Start of Block
File: src/rtl/hglc_pkg.sv
// ----------------------------------------------------------------------------
// hglc_pkg
// Shared types, constants and tables of the GET request-line checker and
// its path hash unit.
// ----------------------------------------------------------------------------
`timescale 1ns / 1ps
`default_nettype none

package hglc_pkg;

	// request limits
	localparam int MAX_REQUEST_BYTES = 4096;
	localparam int BLOCK_BYTES       = 16;
	localparam int CNT_W             = $clog2(MAX_REQUEST_BYTES + 2);
	localparam int IDX_W             = $clog2(BLOCK_BYTES);
	localparam int PATH_W            = 12;
	localparam int VERSION_LEN       = 10;

	// match words
	localparam logic [31:0] METHOD_GET = 32'h2054_4547;
	localparam logic [31:0] TAIL_CRLF2 = 32'h0A0D_0A0D;
	localparam logic [7:0]  SPACE_CHAR = 8'h20;

	// final mix multipliers
	localparam logic [31:0] FMIX_C1 = 32'h85eb_ca6b;
	localparam logic [31:0] FMIX_C2 = 32'hc2b2_ae35;

	// one hash block, byte 0 in the low bits
	typedef logic [BLOCK_BYTES-1:0][7:0] blk_t;

	// result codes
	typedef enum logic [2:0] {
		ST_OK         = 3'd0,
		ST_BAD_REQ    = 3'd1,
		ST_METHOD     = 3'd2,
		ST_INVALID    = 3'd3,
		ST_TOO_LONG   = 3'd4,
		ST_VERSION    = 3'd5,
		ST_INCOMPLETE = 3'd6
	} status_t;

	// top level sequencer
	typedef enum logic [2:0] {
		T_IDLE,
		T_ABS,
		T_WAIT,
		T_FIN,
		T_RES
	} top_state_t;

	// hash unit sequencer
	typedef enum logic [3:0] {
		H_IDLE,
		H_MA,
		H_MB,
		H_MX,
		H_XOR,
		H_SUM,
		H_SPR,
		H_F1,
		H_F2,
		H_F3
	} hash_state_t;

	// control into the hash unit
	typedef struct packed {
		logic start;
		logic clear;
	} hash_ctl_t;

	// status out of the hash unit
	typedef struct packed {
		logic busy;
		logic done;
	} hash_sts_t;

	function automatic logic [31:0] rotr17(input logic [31:0] x);
		return {x[16:0], x[31:17]};
	endfunction

	function automatic logic [31:0] mul_a(input logic [1:0] j);
		logic [31:0] r;
		unique case (j)
			2'd0: r = 32'h239b_961b;
			2'd1: r = 32'hab0e_9789;
			2'd2: r = 32'h38b3_4ae5;
			2'd3: r = 32'ha1e3_8b93;
			default: r = '0;
		endcase
		return r;
	endfunction

	function automatic logic [31:0] mul_b(input logic [1:0] j);
		return mul_a(j + 2'd1);
	endfunction

	function automatic logic [31:0] add_c(input logic [1:0] j);
		logic [31:0] r;
		unique case (j)
			2'd0: r = 32'h561c_cd1b;
			2'd1: r = 32'h0bca_a747;
			2'd2: r = 32'h96cd_1c35;
			2'd3: r = 32'h32ac_3b17;
			default: r = '0;
		endcase
		return r;
	endfunction

	// "HTTP/1.1\r\n"
	function automatic logic [7:0] version_char(input logic [3:0] i);
		logic [7:0] r;
		unique case (i)
			4'd0: r = 8'h48;
			4'd1: r = 8'h54;
			4'd2: r = 8'h54;
			4'd3: r = 8'h50;
			4'd4: r = 8'h2F;
			4'd5: r = 8'h31;
			4'd6: r = 8'h2E;
			4'd7: r = 8'h31;
			4'd8: r = 8'h0D;
			4'd9: r = 8'h0A;
			default: r = 8'h00;
		endcase
		return r;
	endfunction

endpackage

`default_nettype wire

File: src/rtl/hglc_hash.sv
// ----------------------------------------------------------------------------
// hglc_hash
// Path hash unit: absorbs one 16-byte block per start with a single shared
// 32x32 multiplier, and finalizes when the block holds a space.
// ----------------------------------------------------------------------------
`timescale 1ns / 1ps
`default_nettype none

module hglc_hash (
	input  wire logic              clk,
	input  wire logic              arst_n,
	input  wire hglc_pkg::hash_ctl_t ctl,
	input  wire hglc_pkg::blk_t    blk,
	input  wire logic [31:0]       len,
	output hglc_pkg::hash_sts_t    sts,
	output logic [63:0]            lanes01
);
	import hglc_pkg::*;

	hash_state_t st_q, st_d;
	logic [1:0]  j_q;
	logic        ph_q;
	logic        fin_q;
	logic        done_q;
	logic [31:0] t_q, s_q;
	logic [31:0] lane_q [4];
	logic [31:0] hh_q [4];
	logic [31:0] w_q [4];
	logic [31:0] len_q;

	logic [31:0] op_a, op_b, prod;
	logic [31:0] lane_j, sum_j, mix_j;
	logic        has_sp;
	logic [IDX_W-1:0] last_sp;
	blk_t        fin_blk;

	// last space in the incoming block, and the masked block
	always_comb begin
		has_sp  = 1'b0;
		last_sp = '0;
		for (int i = 0; i < BLOCK_BYTES; i++) begin
			if (blk[i] == SPACE_CHAR) begin
				has_sp  = 1'b1;
				last_sp = IDX_W'(i);
			end
		end
		for (int i = 0; i < BLOCK_BYTES; i++) begin
			fin_blk[i] = (has_sp && IDX_W'(i) <= last_sp) ? ~blk[i] : blk[i];
			if (has_sp && IDX_W'(i) > last_sp)
				fin_blk[i] = 8'h00;
		end
	end

	// shared multiplier, operands by step
	assign lane_j = lane_q[j_q];
	always_comb begin
		op_a = '0;
		op_b = '0;
		unique case (st_q)
			H_MA: begin
				op_a = w_q[j_q];
				op_b = mul_a(j_q);
			end
			H_MB: begin
				op_a = rotr17(t_q);
				op_b = mul_b(j_q);
			end
			H_F1: begin
				op_a = lane_j ^ (lane_j >> 16);
				op_b = FMIX_C1;
			end
			H_F2: begin
				op_a = t_q ^ (t_q >> 13);
				op_b = FMIX_C2;
			end
			H_F3: begin
				op_a = t_q;
				op_b = t_q >> 16;
			end
			default: begin
				op_a = '0;
				op_b = '0;
			end
		endcase
	end
	assign prod = op_a * op_b;

	// lane mix: (h[j] + h[j+1]) * 5 + c[j]
	assign sum_j = hh_q[j_q] + hh_q[j_q + 2'd1];
	assign mix_j = sum_j + (sum_j << 2) + add_c(j_q);

	// state register
	always_ff @(posedge clk or negedge arst_n) begin
		if (!arst_n) begin
			st_q <= H_IDLE;
		end else begin
			st_q <= st_d;
		end
	end

	// next state
	always_comb begin
		st_d = st_q;
		unique case (st_q)
			H_IDLE: if (ctl.start) st_d = H_MA;
			H_MA:   st_d = H_MB;
			H_MB:   st_d = (j_q == 2'd3) ? H_MX : H_MA;
			H_MX: begin
				if (j_q == 2'd3)
					st_d = fin_q ? H_XOR : H_IDLE;
			end
			H_XOR:  st_d = H_SUM;
			H_SUM:  st_d = H_SPR;
			H_SPR:  st_d = ph_q ? H_IDLE : H_F1;
			H_F1:   st_d = H_F2;
			H_F2:   st_d = H_F3;
			H_F3:   st_d = (j_q == 2'd3) ? H_SUM : H_F1;
			default: st_d = H_IDLE;
		endcase
	end

	// datapath
	always_ff @(posedge clk or negedge arst_n) begin
		if (!arst_n) begin
			j_q    <= '0;
			ph_q   <= 1'b0;
			fin_q  <= 1'b0;
			done_q <= 1'b0;
			for (int i = 0; i < 4; i++) lane_q[i] <= '0;
		end else begin
			unique case (st_q)
				H_IDLE: begin
					if (ctl.clear) begin
						done_q <= 1'b0;
						for (int i = 0; i < 4; i++) lane_q[i] <= '0;
					end else if (ctl.start) begin
						j_q   <= '0;
						ph_q  <= 1'b0;
						fin_q <= has_sp;
						len_q <= len;
						for (int i = 0; i < 4; i++)
							w_q[i] <= {fin_blk[4*i+3], fin_blk[4*i+2],
								fin_blk[4*i+1], fin_blk[4*i]};
					end
				end
				H_MA: t_q <= prod;
				H_MB: begin
					hh_q[j_q] <= lane_j ^ prod;
					j_q       <= j_q + 2'd1;
				end
				H_MX: begin
					lane_q[j_q] <= mix_j;
					j_q         <= j_q + 2'd1;
				end
				H_XOR: begin
					for (int i = 0; i < 4; i++) lane_q[i] <= lane_q[i] ^ len_q;
				end
				H_SUM: s_q <= lane_q[0] + lane_q[1] + lane_q[2] + lane_q[3];
				H_SPR: begin
					for (int i = 1; i < 4; i++) lane_q[i] <= lane_q[i] + s_q;
					j_q  <= '0;
					ph_q <= 1'b1;
					if (ph_q) done_q <= 1'b1;
				end
				H_F1: t_q <= prod;
				H_F2: t_q <= prod;
				H_F3: begin
					lane_q[j_q] <= prod;
					j_q         <= j_q + 2'd1;
				end
				default: ;
			endcase
		end
	end

	assign sts.busy = (st_q != H_IDLE);
	assign sts.done = done_q;
	assign lanes01  = {lane_q[1], lane_q[0]};

endmodule

`default_nettype wire

File: src/rtl/http_get_line_check_and_path_hash.sv
// ----------------------------------------------------------------------------
// http_get_line_check_and_path_hash
// Checks a GET request line byte by byte and hashes the path area.
// ----------------------------------------------------------------------------
//  channel | dir | contents
//  s_*     | in  | tdata[7:0] request byte, tlast final byte of request
//  m_*     | out | tdata: status[2:0], path_hash[66:3], path_length[78:67]
//
//  When a byte closes a 16-byte block, s_tready stays low while the shared
//  multiplier of the hash unit absorbs it, and also while the hash is
//  finalized when the block holds the first space. After the final byte,
//  one padded block is absorbed when needed before the result is formed.
//  s_tready is low while a block absorbs or a result is being formed; a
//  result waits in the output register until taken. Reset clears the
//  control state; the block buffer is rewritten before it is read.
// ----------------------------------------------------------------------------
`timescale 1ns / 1ps
`default_nettype none

module http_get_line_check_and_path_hash (
	input  wire logic        clk,
	input  wire logic        arst_n,
	input  wire logic        s_tvalid,
	output logic             s_tready,
	input  wire logic [7:0]  s_tdata,   // byte_in
	input  wire logic        s_tlast,   // is_last
	output logic             m_tvalid,
	input  wire logic        m_tready,
	output logic [79:0]      m_tdata    // status, path_hash, path_length, pad
);
	import hglc_pkg::*;

	top_state_t        st_q, st_d;
	logic [CNT_W-1:0]  cnt_q;
	logic [31:0]       method_q;
	blk_t              buf_q;
	logic              space_q;
	logic [PATH_W-1:0] uri_q;
	logic [PATH_W-1:0] bstart_q;
	logic [3:0]        vm_q;
	logic              vok_q;
	logic [31:0]       tail_q;
	logic              last_q;
	logic              pad_q;
	logic              m_valid_q;
	logic [79:0]       m_data_q;

	hash_ctl_t         hctl;
	hash_sts_t         hsts;
	logic [63:0]       lanes01;

	logic              acc, in_rng, past_hdr, need_abs, need_pad, out_free;
	logic [IDX_W-1:0]  idx, fill;
	status_t           status;
	logic              show;

	hglc_hash u_hash (
		.clk     (clk),
		.arst_n  (arst_n),
		.ctl     (hctl),
		.blk     (buf_q),
		.len     ({{(32-PATH_W){1'b0}}, uri_q}),
		.sts     (hsts),
		.lanes01 (lanes01)
	);

	assign s_tready = (st_q == T_IDLE);
	assign acc      = s_tvalid && s_tready;
	assign in_rng   = cnt_q < CNT_W'(MAX_REQUEST_BYTES);
	assign past_hdr = cnt_q >= CNT_W'(4);
	assign idx      = IDX_W'(cnt_q - CNT_W'(4));
	assign fill     = IDX_W'(cnt_q - CNT_W'(4));
	assign need_abs = in_rng && past_hdr && (idx == IDX_W'(BLOCK_BYTES - 1)) && !hsts.done;
	assign need_pad = (cnt_q <= CNT_W'(MAX_REQUEST_BYTES)) && !hsts.done &&
		(cnt_q > CNT_W'(4)) && (fill != '0) && !pad_q;
	assign out_free = !m_valid_q || m_tready;

	// result checks in priority order
	always_comb begin
		show   = 1'b0;
		status = ST_OK;
		priority if (cnt_q > CNT_W'(MAX_REQUEST_BYTES)) begin
			status = ST_TOO_LONG;
		end else if (cnt_q < CNT_W'(16)) begin
			status = ST_BAD_REQ;
		end else if (method_q != METHOD_GET) begin
			status = ST_METHOD;
		end else if (!hsts.done ||
				CNT_W'(bstart_q) >= (cnt_q - CNT_W'(16))) begin
			status = ST_INVALID;
		end else begin
			show = 1'b1;
			priority if (CNT_W'(uri_q) >= cnt_q)
				status = ST_TOO_LONG;
			else if (!(vok_q && vm_q == 4'(VERSION_LEN)))
				status = ST_VERSION;
			else if (tail_q != TAIL_CRLF2)
				status = ST_INCOMPLETE;
			else
				status = ST_OK;
		end
	end

	// state register
	always_ff @(posedge clk or negedge arst_n) begin
		if (!arst_n) begin
			st_q <= T_IDLE;
		end else begin
			st_q <= st_d;
		end
	end

	// next state and hash control
	always_comb begin
		st_d       = st_q;
		hctl.start = 1'b0;
		hctl.clear = 1'b0;
		unique case (st_q)
			T_IDLE: begin
				if (acc) begin
					if (need_abs) st_d = T_ABS;
					else if (s_tlast) st_d = T_FIN;
				end
			end
			T_ABS: begin
				hctl.start = 1'b1;
				st_d       = T_WAIT;
			end
			T_WAIT: begin
				if (!hsts.busy) st_d = last_q ? T_FIN : T_IDLE;
			end
			T_FIN: st_d = need_pad ? T_ABS : T_RES;
			T_RES: begin
				if (out_free) begin
					hctl.clear = 1'b1;
					st_d       = T_IDLE;
				end
			end
			default: st_d = T_IDLE;
		endcase
	end

	// request state
	always_ff @(posedge clk or negedge arst_n) begin
		if (!arst_n) begin
			cnt_q     <= '0;
			method_q  <= '0;
			space_q   <= 1'b0;
			uri_q     <= '0;
			bstart_q  <= '0;
			vm_q      <= '0;
			vok_q     <= 1'b0;
			tail_q    <= '0;
			last_q    <= 1'b0;
			pad_q     <= 1'b0;
			m_valid_q <= 1'b0;
		end else begin
			// output register: load a new result or drop a taken one
			if (st_q == T_RES && out_free) m_valid_q <= 1'b1;
			else if (m_tready) m_valid_q <= 1'b0;
			unique case (st_q)
				T_IDLE: begin
					if (acc) begin
						last_q <= s_tlast;
						if (in_rng) begin
							if (!past_hdr) begin
								method_q[cnt_q[1:0]*8 +: 8] <= s_tdata;
							end else begin
								buf_q[idx] <= s_tdata;
								if (!space_q && s_tdata == SPACE_CHAR) begin
									space_q <= 1'b1;
									uri_q   <= PATH_W'(cnt_q - CNT_W'(4));
									vok_q   <= 1'b1;
									vm_q    <= '0;
								end else if (space_q && vm_q < 4'(VERSION_LEN)) begin
									if (s_tdata != version_char(vm_q)) vok_q <= 1'b0;
									vm_q <= vm_q + 4'd1;
								end
								if (need_abs)
									bstart_q <= PATH_W'(cnt_q - CNT_W'(BLOCK_BYTES + 3));
							end
							tail_q <= {s_tdata, tail_q[31:8]};
						end
						if (cnt_q <= CNT_W'(MAX_REQUEST_BYTES)) cnt_q <= cnt_q + CNT_W'(1);
					end
				end
				T_FIN: begin
					if (need_pad) begin
						pad_q    <= 1'b1;
						bstart_q <= PATH_W'(cnt_q - CNT_W'(4) - CNT_W'(fill));
						for (int i = 0; i < BLOCK_BYTES; i++)
							if (IDX_W'(i) >= fill) buf_q[i] <= 8'h00;
					end
				end
				T_RES: begin
					if (out_free) begin
						m_data_q  <= {1'b0,
							show ? uri_q : {PATH_W{1'b0}},
							show ? lanes01 : 64'd0,
							status};
						cnt_q    <= '0;
						method_q <= '0;
						space_q  <= 1'b0;
						uri_q    <= '0;
						bstart_q <= '0;
						vm_q     <= '0;
						vok_q    <= 1'b0;
						tail_q   <= '0;
						last_q   <= 1'b0;
						pad_q    <= 1'b0;
					end
				end
				default: ;
			endcase
		end
	end

	assign m_tvalid = m_valid_q;
	assign m_tdata  = m_data_q;

endmodule

`default_nettype wire
`src/design/jict_pkg.sv`:
```
`default_nettype none
package jict_pkg;

	localparam int CHUNK_DEPTH = 64;
	localparam int WP_AW = $clog2(CHUNK_DEPTH);
	localparam int LEN_W = WP_AW + 1;
	localparam int MUL_AW = 33;
	localparam int MUL_BW = 32;
	localparam int MUL_PW = MUL_AW + MUL_BW;
	localparam int DIV_NW = 53;
	localparam int DIV_DW = 20;
	localparam int TERM_W = MUL_PW - 15;
	localparam int QF_W = DIV_NW + 2;

	localparam logic [2:0] REG_STIFF = 3'd0;
	localparam logic [2:0] REG_DAMP = 3'd1;
	localparam logic [2:0] REG_GSMOOTH = 3'd2;
	localparam logic [2:0] REG_VSMOOTH = 3'd3;
	localparam logic [2:0] REG_PERIOD = 3'd4;

	localparam logic [1:0] REQ_WRITE = 2'd0;
	localparam logic [1:0] REQ_START = 2'd1;
	localparam logic [1:0] REQ_TICK = 2'd2;
	localparam logic [1:0] REQ_ACTIVATE = 2'd3;

	localparam logic [1:0] RGN_NONE = 2'd0;
	localparam logic [1:0] RGN_BEFORE = 2'd1;
	localparam logic [1:0] RGN_INTERP = 2'd2;
	localparam logic [1:0] RGN_HOLD = 2'd3;

	localparam logic [16:0] ONE_Q16 = 17'd65536;
	localparam logic [31:0] TICKS_PER_SEC = 32'd1000000;

	function automatic logic [MUL_AW-1:0] mag33(input logic signed [MUL_AW-1:0] x);
		mag33 = x[MUL_AW-1] ? MUL_AW'(-x) : MUL_AW'(x);
	endfunction

	// floor(+-p / 65536)
	function automatic logic signed [TERM_W-1:0] q16_floor(input logic neg,
			input logic [MUL_PW-1:0] p);
		logic [MUL_PW-1:0] m;
		m = neg ? (p + MUL_PW'(65535)) >> 16 : p >> 16;
		q16_floor = neg ? -$signed(TERM_W'(m)) : $signed(TERM_W'(m));
	endfunction

	function automatic logic signed [QF_W-1:0] div_floor(input logic neg,
			input logic [DIV_NW-1:0] q, input logic nz);
		logic [QF_W-1:0] m;
		m = QF_W'(q) + QF_W'(neg & nz);
		div_floor = neg ? -$signed(m) : $signed(m);
	endfunction

	function automatic logic [16:0] clamp_w(input logic [16:0] w);
		clamp_w = (w > ONE_Q16) ? ONE_Q16 : w;
	endfunction

endpackage
`default_nettype wire

```
`src/design/jict_div.sv`:
```
`default_nettype none
module jict_div (
	input  wire logic                          clk,
	input  wire logic                          arst_n,
	input  wire logic                          start,
	input  wire logic [jict_pkg::DIV_NW-1:0]   num,
	input  wire logic [jict_pkg::DIV_DW-1:0]   den,
	output logic                               done,
	output logic [jict_pkg::DIV_NW-1:0]        quo,
	output logic [jict_pkg::DIV_DW-1:0]        rem
);
	import jict_pkg::*;

	logic [DIV_NW-1:0] n_q;
	logic [DIV_DW-1:0] r_q;
	logic [DIV_DW-1:0] d_q;
	logic [5:0] cnt_q;
	logic busy_q;
	logic [DIV_DW:0] trial;

	assign done = busy_q && cnt_q == 6'd0;
	assign quo = n_q;
	assign rem = r_q;
	assign trial = {r_q, n_q[DIV_NW-1]};

	always_ff @(posedge clk or negedge arst_n) begin
		if (!arst_n) begin
			busy_q <= 1'b0;
			cnt_q <= 6'd0;
		end else if (start) begin
			busy_q <= 1'b1;
			cnt_q <= 6'(DIV_NW);
		end else if (busy_q) begin
			if (cnt_q == 6'd0) busy_q <= 1'b0;
			else cnt_q <= cnt_q - 6'd1;
		end
	end

	// restoring division, quotient bits shift in behind the dividend
	always_ff @(posedge clk) begin
		if (start) begin
			n_q <= num;
			r_q <= '0;
			d_q <= den;
		end else if (busy_q && cnt_q != 6'd0) begin
			if (trial >= {1'b0, d_q}) begin
				r_q <= DIV_DW'(trial - {1'b0, d_q});
				n_q <= {n_q[DIV_NW-2:0], 1'b1};
			end else begin
				r_q <= trial[DIV_DW-1:0];
				n_q <= {n_q[DIV_NW-2:0], 1'b0};
			end
		end
	end
endmodule
`default_nettype wire

```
End of Block
EXERCISE BRIEF |
Each line in the data that has the word "unit" counts once; state how many such lines there are, without comment.

SOLUTION TO THIS EXERCISE |
6